Johan & Gaynor Rupert sponsor 70 title deeds
ABERDEEN — On 16 November 70 residents of Aberdeen walked into the presentation hall as tenants, and left the hall as home owners. Their full freehold titles were made possible by the generosity of businessman Johan Rupert and his wife Gaynor, who are significant sponsors of the Free Market Foundation’s (FMF) Khaya Lam (my home) land reform project.
Khaya Lam delivers the real economic empowerment of home ownership to township residents, deprived of their dignity and rights under apartheid, by facilitating the conversion of council owned rental properties into freehold title - at no cost to the recipients.
For more than 40 years, the FMF has championed the cause of converting the numerous forms of Apartheid title found in the townships to full, unambiguous ownership for the current tenants.
Before personally handing the title deed certificates to recipients, Johan Rupert said the people of the Karoo were a “special breed” and spoke about how poor both his mother and father were as “children of the depression”. They never allowed him to forget his origins.
Anton Rupert, his father, used to remind him that this region produced the Rev Beyers Naudé, Robert Sobukwe and the Cradock 4. He said they had a special bond with Aberdeen (all recipients were from Aberdeen) because it was Gaynor’s home town. Her father was a master-builder and built the magnificent church in the centre of Aberdeen.
When introducing Johan Rupert, council Speaker Tembisa Nonnies talked about the care and concern to “give back to the people” shown by the Ruperts. “Ek het evidence! 24 schools in the area have computers and internet. Nobody goes to school hungry.
“The pupils may arrive hungry but they get a nourishing porridge every morning. At 07:00 every morning there are ladies who start cooking the porridge, thanks to the Ruperts,” she said.
There were moving speeches by Mayor Deon de Vos and an Aberdeen title deed recipient. Master of ceremonies was Clr Willem Säfers.
FMF executive director Leon Louw said it was an extraordinary event.
“The Ruperts were returning to their roots, the town where the founder of the global family business, Anton Rupert, was born. They are sponsoring the most profound reversal of apartheid possible, title deeds for black victims of the apartheid land dispossession legacy. A generation after apartheid, most black people do not yet own their land. The Ruperts have risen to the challenge. They are personally committed to the reversal of racist land dispossession.”

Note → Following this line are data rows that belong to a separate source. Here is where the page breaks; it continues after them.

File: config.mk
export PLATFORM = sky130hd
export DESIGN_NAME = debounce_multi
export DESIGN_NICKNAME = d
export VERILOG_FILES = /design/src/rtl/debounce_multi_pkg.sv /design/src/rtl/debounce_multi_chan.sv /design/src/rtl/debounce_multi.sv
export SDC_FILE = /design/constraint.sdc
export NUM_CORES = 1
export LEC_CHECK = 0
export BUFFER_PORTS_ARGS = -buffer_cell sky130_fd_sc_hd__buf_4
export CORE_ASPECT_RATIO = 0.7
export CORE_UTILIZATION = 30
export CTS_BUF_LIST = sky130_fd_sc_hd__clkbuf_16
export DETAILED_ROUTE_END_ITERATION = 10
export PLACE_DENSITY = 0.55
export SLEW_MARGIN = 25
export SYNTH_ARGS = -nofsm -noshare
export SYNTH_HDL_FRONTEND = slang
export SYNTH_SLANG_ARGS = --single-unit
export TNS_END_PERCENT = 20
File: constraint.sdc
create_clock -name clk -period 3.6 [get_ports clk]
set_input_delay 0.18 -clock clk [delete_from_list [all_inputs] [get_ports clk]]
set_output_delay 0.18 -clock clk [all_outputs]
set_load 0.005 [all_outputs]
File: src/rtl/debounce_multi_pkg.sv
// Shared constants and helpers for the multi-channel debouncer.
// Optional feature macro (used by debounce_multi_chan): DEBOUNCE_LONG_PRESS_EN.
package debounce_multi_pkg;

    // Number of flops in each input synchroniser.
    localparam int SYNC_STAGES = 2;

    // All-ones value of a w-bit counter, i.e. its saturation point.
    function automatic longint unsigned max_count(input int w);
        return (64'd1 << w) - 64'd1;
    endfunction

endpackage

File: src/rtl/debounce_multi_chan.sv
// One debounce channel: 2-flop synchroniser, stability counter, debounced
// level with rise/fall strobes, and an optional long-press detector.
// Optional feature macro: DEBOUNCE_LONG_PRESS_EN (long_press tied to 0 when undefined).
module debounce_multi_chan
    import debounce_multi_pkg::*;
#(
    parameter int   CNT_WIDTH  = 6,
    parameter logic RST_VAL    = 1'b0,
    parameter int   HOLD_WIDTH = 16
) (
    input  logic clk,
    input  logic rst,
    input  logic btn,
    output logic state,
    output logic rise,
    output logic fall,
    output logic long_press
);

    localparam logic [CNT_WIDTH-1:0] CNT_MAX = CNT_WIDTH'(max_count(CNT_WIDTH));

    // Saturating increment for the stability counter.
    function automatic logic [CNT_WIDTH-1:0] cnt_sat_inc(input logic [CNT_WIDTH-1:0] v);
        return (v == CNT_MAX) ? v : v + 1'b1;
    endfunction

    logic [SYNC_STAGES-1:0] sync_p0;   // [0] first flop, [SYNC_STAGES-1] metastability-safe output
    logic                   s2;
    logic [CNT_WIDTH-1:0]   cnt_p1;
    logic                   state_p1;
    logic                   rise_p1;
    logic                   fall_p1;

    assign s2 = sync_p0[SYNC_STAGES-1];

    // Stage p0: bring the raw pin into the clk domain.
    always_ff @(posedge clk or posedge rst) begin
        if (rst) begin
            sync_p0 <= {SYNC_STAGES{RST_VAL}};
        end else begin
            sync_p0 <= {sync_p0[SYNC_STAGES-2:0], btn};
        end
    end

    // Stage p1: accept a new level only after it has differed from the
    // current level for 2**CNT_WIDTH consecutive cycles; strobe on acceptance.
    always_ff @(posedge clk or posedge rst) begin
        if (rst) begin
            cnt_p1   <= '0;
            state_p1 <= RST_VAL;
            rise_p1  <= 1'b0;
            fall_p1  <= 1'b0;
        end else begin
            rise_p1 <= 1'b0;
            fall_p1 <= 1'b0;
            if (s2 == state_p1) begin
                cnt_p1 <= '0;
            end else if (cnt_p1 != CNT_MAX) begin
                cnt_p1 <= cnt_sat_inc(cnt_p1);
            end else begin
                state_p1 <= s2;
                cnt_p1   <= '0;
                rise_p1  <= s2;
                fall_p1  <= ~s2;
            end
        end
    end

    assign state = state_p1;
    assign rise  = rise_p1;
    assign fall  = fall_p1;

`ifdef DEBOUNCE_LONG_PRESS_EN
    localparam logic [HOLD_WIDTH-1:0] HOLD_MAX = HOLD_WIDTH'(max_count(HOLD_WIDTH));

    // Saturating increment for the hold counter.
    function automatic logic [HOLD_WIDTH-1:0] hold_sat_inc(input logic [HOLD_WIDTH-1:0] v);
        return (v == HOLD_MAX) ? v : v + 1'b1;
    endfunction

    logic [HOLD_WIDTH-1:0] hold_p2;
    logic                  lp_p2;

    // Stage p2: time how long the channel sits in its active level; one
    // strobe when the count first reaches its maximum, then it saturates.
    always_ff @(posedge clk or posedge rst) begin
        if (rst) begin
            hold_p2 <= '0;
            lp_p2   <= 1'b0;
        end else begin
            lp_p2 <= 1'b0;
            if (state_p1 != RST_VAL) begin
                if (hold_p2 != HOLD_MAX) begin
                    hold_p2 <= hold_sat_inc(hold_p2);
                    lp_p2   <= (hold_p2 == HOLD_MAX - 1'b1);
                end
            end else begin
                hold_p2 <= '0;
            end
        end
    end

    assign long_press = lp_p2;
`else
    assign long_press = 1'b0;
`endif

endmodule

File: src/rtl/debounce_multi.sv
// N-channel debouncer: one independent debounce_multi_chan per button.
// Optional feature macro: DEBOUNCE_LONG_PRESS_EN (enables long_press strobes).
module debounce_multi
    import debounce_multi_pkg::*;
#(
    parameter int   N          = 4,
    parameter int   CNT_WIDTH  = 6,
    parameter logic RST_VAL    = 1'b0,
    parameter int   HOLD_WIDTH = 16
) (
    input  logic         clk,
    input  logic         rst,
    input  logic [N-1:0] btn,
    output logic [N-1:0] state,
    output logic [N-1:0] rise,
    output logic [N-1:0] fall,
    output logic [N-1:0] long_press
);

    // One channel per button; no state is shared between channels.
    for (genvar i = 0; i < N; i++) begin : g_chan
        debounce_multi_chan #(
            .CNT_WIDTH (CNT_WIDTH),
            .RST_VAL   (RST_VAL),
            .HOLD_WIDTH(HOLD_WIDTH)
        ) u_chan (
            .clk       (clk),
            .rst       (rst),
            .btn       (btn[i]),
            .state     (state[i]),
            .rise      (rise[i]),
            .fall      (fall[i]),
            .long_press(long_press[i])
        );
    end

endmodule

==> flow_summary_export.csv <==
group,metric,value,unit
status,status,"complete, no violations",
grt,grt_pass1_wl,4.650,mm
sta,final.period_utilization,38.86,%
power,total_net_switching_power,0.2146,mW
clocking,cts_sinks,44,
power,intPower,0.9244,mW
yosys,synth.largest_area_cell,"sky130_fd_sc_hd__dfrtp_1",
clocking,ctsResizeCount,0,
detailed_routing,firstDrtPassIters,4,
grt,initial_antenna_violation_count,0,
worst_setup_path,timing_worst_setup_path_type,"flip-flop to flip-flop",
clocking,clock-root-buffer,"sky130_fd_sc_hd__clkbuf_16",
detailed_routing,vias,1084,
floorplan,die-area,6590,um^2
yosys,synth.yosys.warnings,0,
grt,grt.overflow.total,0,
worst_setup_path,worstPathCellList,"ha_1 -> nand4_1 -> or2_4 -> mux2_4",
worst_setup_path,worstReg2RegStart,"g_chan[3].u_chan.cnt_p1[1]",
floorplan,floorplan.die.height,68.22,um
clocking,clock_path_buffers,2,
yosys,avgSynthCellArea,11.89,um^2
yosys,ys_top_cells_by_area,"sky130_fd_sc_hd__dfrtp_1, sky130_fd_sc_hd__buf_4, sky130_fd_sc_hd__xor2_1",
clocking,worst_skew_pair_later_pin_latency,0.28,ns
yosys,synth-seq-area-share,58.59,%
worst_setup_path,cp_slowest_stage_delay,0.37,ns
yosys,yosys_register_bits,44,
worst_setup_path,slowest_stage,"sky130_fd_sc_hd__dfrtp_1",
worst_setup_path,critical_path.max_fanout,4,
sta,report.final.hold_viol_count,0,
worst_setup_path,worst-endpoint-arrival,1.57,ns
sta,relSlewSlack,63.65,%
cells_and_area,post_layout_nets,184,
min_path,worstHoldPathType,"primary input to async pin",
power,power_switching_share,18.84,%
placed_design,routabilityCongestion,0.7816,
clocking,clkSlewWorstSetupHoldPaths,0.06,ns
detailed_routing,route.detailed.drc,0,
yosys,synthCells,158,
worst_setup_path,crit_path_end_kind,"flip-flop",
clocking,clock_tree.htree_level_count,2,
worst_setup_path,r2r_slack,2.20,ns
placed_design,port-buffer-count,17,
power,power_frac_clock,50.0,%
grt,via_count_of_the_first_global_routing_pass,983,
cells_and_area,syn2layout_area_growth,18.38,%
power,finalPower,1.139,mW
sta,clock.fmax,0.7148,GHz
sta,setup_viol,0,
power,seq_power_share,46.1,%
detailed_routing,vias_per_cell,4.353,
floorplan,boundary_pins,22,
worst_setup_path,critical_path.startpoint_type,"flip-flop",
sta,min_period,1.399,ns
placed_design,hpwlAfterDp,1.843,mm
sta,setup_repair_after_global_routing_missed_its_margin,"false",
sta,timing_worst_slew_pin_value,0.5452,ns
worst_setup_path,data_required_critical_path,3.77,ns
run,max_cap_viols,0,
grt,grt_max_degree,45,
power,pwr_density_cell,512.0,nW/um^2
power,pwr-share-comb,4.0,%
worst_setup_path,worst_setup_path_startpoint,"g_chan[3].u_chan.cnt_p1[1]",
floorplan,start_util,32.01,%
floorplan,standard_cell_rows,23,
yosys,area_share_of_the_leading_cell_type_in_the_synthesized_netlist,58.59,%
cells_and_area,post_route_cells_drive_above_1_share,20.11,%
yosys,synth.distinct_cells,22,
detailed_routing,wirelength,2.757,mm
clocking,tritoncts,"yes",
floorplan,die-width,96.60,um
detailed_routing,drt_first_iter_violations,36,
clocking,tritoncts.num_buffers,5,
clocking,post_cts.repair.setup_buffers,0,
sta,drv_slew,0,
sta,final.setup_skew,0.004883,ns
clocking,cts_hold_buffers,3,
sta,setup-tns-final,0,ns
detailed_routing,detail_route.wl_per_cell,11.07,um
detailed_routing,antenna_violating_nets_post_route,0,
grt,grt_use_total,9.292,%
floorplan,core_area,5871,um^2
power,vdd_drop_max,178.0,uV
cells_and_area,num_antenna_cells,0,
yosys,synthesis.area,1879,um^2
power,p_leak,1.023,nW
## routing by layer
metal,vias up,global-route usage [%],part of all wire [%]
met5,-,0,0
met4,0,3.358,0.44
met3,2,4.392,5.4
met2,20,12.94,41
met1,521,12.51,54
li1,541,-,-
## cells in the final DEF (no fill, tap or decap)
cell type                        n
sky130_fd_sc_hd__dfrtp_1        44
sky130_fd_sc_hd__buf_4          18
sky130_fd_sc_hd__nor2_1         16
sky130_fd_sc_hd__xor2_1         11
sky130_fd_sc_hd__xnor2_1         9
sky130_fd_sc_hd__o21ai_0         8
sky130_fd_sc_hd__nor3b_1         8
sky130_fd_sc_hd__nand3_1         7
sky130_fd_sc_hd__and3_1          5
sky130_fd_sc_hd__nand2_1         5
sky130_fd_sc_hd__a21oi_1         5
sky130_fd_sc_hd__clkbuf_16       5
sky130_fd_sc_hd__ha_1            4
sky130_fd_sc_hd__conb_1          4
sky130_fd_sc_hd__dlygate4sd3_1   4
sky130_fd_sc_hd__nand3_2         3
sky130_fd_sc_hd__or3_1           3
sky130_fd_sc_hd__mux2_2          2
sky130_fd_sc_hd__inv_1           2
sky130_fd_sc_hd__nand4_1         2
sky130_fd_sc_hd__or2_4           2
sky130_fd_sc_hd__mux2_4          2
sky130_fd_sc_hd__bufinv_16       2
sky130_fd_sc_hd__and3_2          1
sky130_fd_sc_hd__nand4b_1        1
sky130_fd_sc_hd__clkinv_1        1
## power groups by stage
stage / sequential [mW] / clock [mW] / combinational [mW]
finish: 0.525 / 0.569 / 0.0452
global route: 0.527 / 0.610 / 0.0525
CTS: 0.524 / 0.590 / 0.0462
detailed placement: 0.533 / 0 / 0.0433
global placement: 0.533 / 0 / 0.0435
floorplan: 0.530 / 0 / 0.0333
## synth_stat cells
cell type	count
sky130_fd_sc_hd__nor2_1	16
sky130_fd_sc_hd__ha_1	4
sky130_fd_sc_hd__nand3_2	3
sky130_fd_sc_hd__nor3b_1	8
sky130_fd_sc_hd__mux2_2	2
sky130_fd_sc_hd__dfrtp_1	44
sky130_fd_sc_hd__nand4b_1	1
sky130_fd_sc_hd__nand2_1	5
sky130_fd_sc_hd__and3_1	5
sky130_fd_sc_hd__and3_2	1
sky130_fd_sc_hd__nand4_1	2
sky130_fd_sc_hd__or3_1	3
sky130_fd_sc_hd__conb_1	1
sky130_fd_sc_hd__buf_4	16
sky130_fd_sc_hd__or2_4	2
sky130_fd_sc_hd__a21oi_1	5
sky130_fd_sc_hd__inv_1	3
sky130_fd_sc_hd__xor2_1	11
sky130_fd_sc_hd__o21ai_0	8
sky130_fd_sc_hd__xnor2_1	9
sky130_fd_sc_hd__mux2_4	2
sky130_fd_sc_hd__nand3_1	7
## critical path, delay by kind of cell (launching register included)
kind / cells / cell delay, ns
multiplexers: 1 / 0.29
flip-flops: 1 / 0.37
adder cells (fa/ha/maj): 1 / 0.22
AND/OR/NAND/NOR: 2 / 0.40
## final cells by class
class                           count  area (um^2)
Fill cell                         577         3646
Clock inverter                      2        60.06
Clock buffer                        5        125.1
Inverter                            3        11.26
Timing Repair Buffer               22        175.2
Sequential cell                    44         1101
Tap cell                           75        93.84
Multi-Input combinational cell     98        658.1
## cells by family after synthesis
| group | Yosys count | synth area share, % |
|---|---|---|
| xor+xnor | 20 | 9.321 |
| simple gates | 53 | 15.98 |
| compound gates | 13 | 3.462 |
| other cells | 1 | 0.1995 |
| fa+ha+maj | 4 | 2.663 |
| flops | 44 | 58.59 |
| mux | 4 | 2.796 |
| buf+inv | 19 | 6.991 |
## stage by stage
stage	setup WS (ns)	utilization (%)	hold WS, ns	instance area [um^2]	instances
global route	2.134	37.89	0.07429	2225	249
finish	2.201	37.89	0.03045	2225	249
floorplan	2.252	-	0.2114	1891	161
global placement	2.223	34.06	0.2900	1999	238
CTS	2.199	37.72	0.001133	2215	248
detailed placement	2.209	34.06	0.2913	1999	238
## final timing paths
check	to	cells after the start
worst max-delay path	g_chan[3].u_chan.state	4
worst min-delay path	g_chan[2].u_chan.sync_p0[0]	3
worst max register to register	g_chan[3].u_chan.state	4
worst min register to register	g_chan[3].u_chan.sync_p0[1]	0
max in group asynchronous	g_chan[0].u_chan.cnt_p1[5]	3
min in group clk	g_chan[3].u_chan.sync_p0[1]	0
## registers in the layout, summed over array words and instances (netlist names)
| register | count |
|---|---|
| g_chan.u_chan.rise | 4 |
| g_chan.u_chan.fall | 4 |
| g_chan.u_chan.cnt_p1 | 24 |
| g_chan.u_chan.state | 4 |
| g_chan.u_chan.sync_p0 | 8 |
(Power assumes the default switching activity.)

On 3 December, in Stellenbosch, Johan and Gaynor Rupert will present more than 326 title deeds that they have sponsored to the new home owners.
Titling in South Africa is a painstaking process complicated by lack of records of ownership and bureaucratic complexity. Each area has its own issues and complications. It takes time and commitment to work through individual difficulties to eventually present the right title deed to the right recipient. It requires sponsors like the Ruperts who are willing to fund this process. Titling is particularly complicated in the Aberdeen and Graaff-reinet areas.
The 1913 Natives Land Act prohibited black South Africans from owning land in so-called white areas - restricting the question of land ownership entirely to the ethnic authorities in the reserves, later known as homelands. Black people in the cities thus lived as tenants on property owned by the local municipality, which developed into what we know today as townships.
Not much has changed and as many as 5 million families still live as tenants or without ownership rights across SA. Khaya Lam offers hope to these citizens 24 years after the end of apartheid.